Isernia  

Isernia è una delle sedi vescovili più antiche: si fa risalire al sec. IV. La sua cattedrale venne eretta sui resti di un tempio pagano del III sec. a.C. utilizzandone il basamento con lo stesso orientamento. L’attuale costruzione in forme neoclassiche venne completata nel 1837, dopo il terremoto del 1805. Caratteristico il campanile che sorge sul lato sinistro poggiando su un possente arco ogivale trecentesco. Monofore a tutto sesto si aprono nei due piani più alti, sui quali, quasi certamente, se ne impostavano altri. L’interno s’illumina coi colori che il giovanissimo Amedeo Trivisonno (1904-1995), nativo di Campobasso, profuse con fervida fantasia e sicurezza di disegno.
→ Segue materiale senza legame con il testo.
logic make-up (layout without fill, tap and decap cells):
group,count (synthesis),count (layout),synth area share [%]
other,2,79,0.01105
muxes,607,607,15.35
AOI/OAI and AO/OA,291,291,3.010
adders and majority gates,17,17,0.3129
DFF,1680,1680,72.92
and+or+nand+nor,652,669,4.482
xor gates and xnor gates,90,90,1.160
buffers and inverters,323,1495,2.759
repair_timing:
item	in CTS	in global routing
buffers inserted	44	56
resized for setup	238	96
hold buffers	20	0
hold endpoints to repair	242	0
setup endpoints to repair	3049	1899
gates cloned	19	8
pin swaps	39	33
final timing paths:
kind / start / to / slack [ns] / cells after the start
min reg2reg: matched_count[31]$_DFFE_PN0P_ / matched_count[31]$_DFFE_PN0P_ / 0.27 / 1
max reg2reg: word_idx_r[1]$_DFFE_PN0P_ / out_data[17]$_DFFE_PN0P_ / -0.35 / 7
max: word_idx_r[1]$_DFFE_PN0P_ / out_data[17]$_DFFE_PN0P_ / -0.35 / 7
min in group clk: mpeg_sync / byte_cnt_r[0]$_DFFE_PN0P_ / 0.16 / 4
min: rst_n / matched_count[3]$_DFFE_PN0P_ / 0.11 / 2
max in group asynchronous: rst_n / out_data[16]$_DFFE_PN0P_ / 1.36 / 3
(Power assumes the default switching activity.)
$ cat src/flat_wrapper.sv
// flat-port wrapper written by rule: the top's interface ports become plain ports
module fetch_queue_unit_flat 
#(
  parameter int                 DATA_W    = 32,
  parameter int                 ADDR_W    = 32,
  parameter int                 DEPTH     = 4,
  parameter logic [ADDR_W-1:0]  RESET_PC  = {ADDR_W{1'b0}},
  parameter logic [ADDR_W-1:0]  PC_STEP   = {{(ADDR_W-1){1'b0}}, 1'b1},
  parameter logic [DATA_W-1:0]  NOP_VALUE = {DATA_W{1'b0}}
)
  (clk, reset, fetch_en, redirect_valid, redirect_pc, fifo_count, bus_imem_req, bus_imem_addr, bus_imem_rdata, bus_ir_valid, bus_ir_instr, bus_ir_pc, bus_ir_pc_next, bus_ir_ready);
  fetch_queue_unit_if #(.DATA_W(DATA_W), .ADDR_W(ADDR_W)) bus_i ();
  input  logic clk;
  input  logic reset;
  input  logic fetch_en;
  input  logic redirect_valid;
  input  logic [ADDR_W-1:0] redirect_pc;
  output logic [$clog2(DEPTH):0] fifo_count;
  output wire logic [$bits(bus_i.imem_req)-1:0] bus_imem_req;
  output wire logic [$bits(bus_i.imem_addr)-1:0] bus_imem_addr;
  input wire logic [$bits(bus_i.imem_rdata)-1:0] bus_imem_rdata;
  output wire logic [$bits(bus_i.ir_valid)-1:0] bus_ir_valid;
  output wire logic [$bits(bus_i.ir_instr)-1:0] bus_ir_instr;
  output wire logic [$bits(bus_i.ir_pc)-1:0] bus_ir_pc;
  output wire logic [$bits(bus_i.ir_pc_next)-1:0] bus_ir_pc_next;
  input wire logic [$bits(bus_i.ir_ready)-1:0] bus_ir_ready;
  assign bus_imem_req = bus_i.imem_req;
  assign bus_imem_addr = bus_i.imem_addr;
  assign bus_i.imem_rdata = bus_imem_rdata;
  assign bus_ir_valid = bus_i.ir_valid;
  assign bus_ir_instr = bus_i.ir_instr;
  assign bus_ir_pc = bus_i.ir_pc;
  assign bus_ir_pc_next = bus_i.ir_pc_next;
  assign bus_i.ir_ready = bus_ir_ready;
  fetch_queue_unit #(.DATA_W(DATA_W), .ADDR_W(ADDR_W), .DEPTH(DEPTH), .RESET_PC(RESET_PC), .PC_STEP(PC_STEP), .NOP_VALUE(NOP_VALUE)) u_core (.clk(clk), .reset(reset), .fetch_en(fetch_en), .redirect_valid(redirect_valid), .redirect_pc(redirect_pc), .fifo_count(fifo_count), .bus(bus_i));
endmodule
### config.mk
export PLATFORM = sky130hd
export DESIGN_NAME = trap_controller
export DESIGN_NICKNAME = d
export VERILOG_FILES = /design/src/rtl/common_types_pkg.sv /design/src/rtl/irq_synchronizer.sv /design/src/rtl/trap_controller.sv
export SDC_FILE = /design/constraint.sdc
export NUM_CORES = 1
export LEC_CHECK = 0
export ABC_AREA = 1
export CAP_MARGIN = 40
export CORE_MARGIN = 2
export CORE_UTILIZATION = 46
export DETAILED_ROUTE_END_ITERATION = 10
export GPL_TIMING_DRIVEN = 0
export PLACE_DENSITY = 0.87
export SLEW_MARGIN = 10
export SYNTH_ARGS = -nofsm -noshare
export SYNTH_HDL_FRONTEND = slang
export SYNTH_SLANG_ARGS = --single-unit
export TNS_END_PERCENT = 100
### constraint.sdc
create_clock -name clk -period 5.7 [get_ports clk]
set_input_delay 1.14 -clock clk [delete_from_list [all_inputs] [get_ports clk]]
set_output_delay 1.14 -clock clk [all_outputs]
set_load 0.005 [all_outputs]
File: config.mk
export PLATFORM = sky130hd
export DESIGN_NAME = rapid_mem_stage
export DESIGN_NICKNAME = d
export VERILOG_FILES = /design/src/rtl/rapid_mem_stage.sv
export SDC_FILE = /design/constraint.sdc
export NUM_CORES = 1
export LEC_CHECK = 0
export ABC_CLOCK_PERIOD_IN_PS = 2700
export CAP_MARGIN = 20
export CORE_ASPECT_RATIO = 1.2
export CORE_UTILIZATION = 40
export DETAILED_ROUTE_END_ITERATION = 8
export MAX_ROUTING_LAYER = met4
export PLACE_DENSITY_LB_ADDON = 0.08
export SLEW_MARGIN = 0
export SYNTH_ARGS = -nofsm -noshare
export SYNTH_HDL_FRONTEND = slang
export SYNTH_SLANG_ARGS = --single-unit
File: constraint.sdc
create_clock -name clk -period 2.7 [get_ports clk]
set_input_delay 0.405 -clock clk [delete_from_list [all_inputs] [get_ports clk]]
set_output_delay 0.405 -clock clk [all_outputs]
set_load 0.01 [all_outputs]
Nella cupola, di fronte alla scena di S. Michele che travolge Lucifero e i suoi demoni, sfolgora la luce di Maria Assunta in cielo, sorretta dagli Angeli e contemplata dagli Apostoli. Nei pennacchi i Santi che si distinsero per la loro devozione a Maria: Giovanni Damasceno, Bernardo, Dionisio e Timoteo. Oggetto di particolare venerazione è la Madonna Via Lucis, portata a Isernia nel 1500 da profughi provenienti da Rodi. In un reliquiario di artista sulmonese del primo ‘400 si venera la testa di S. Nicandro.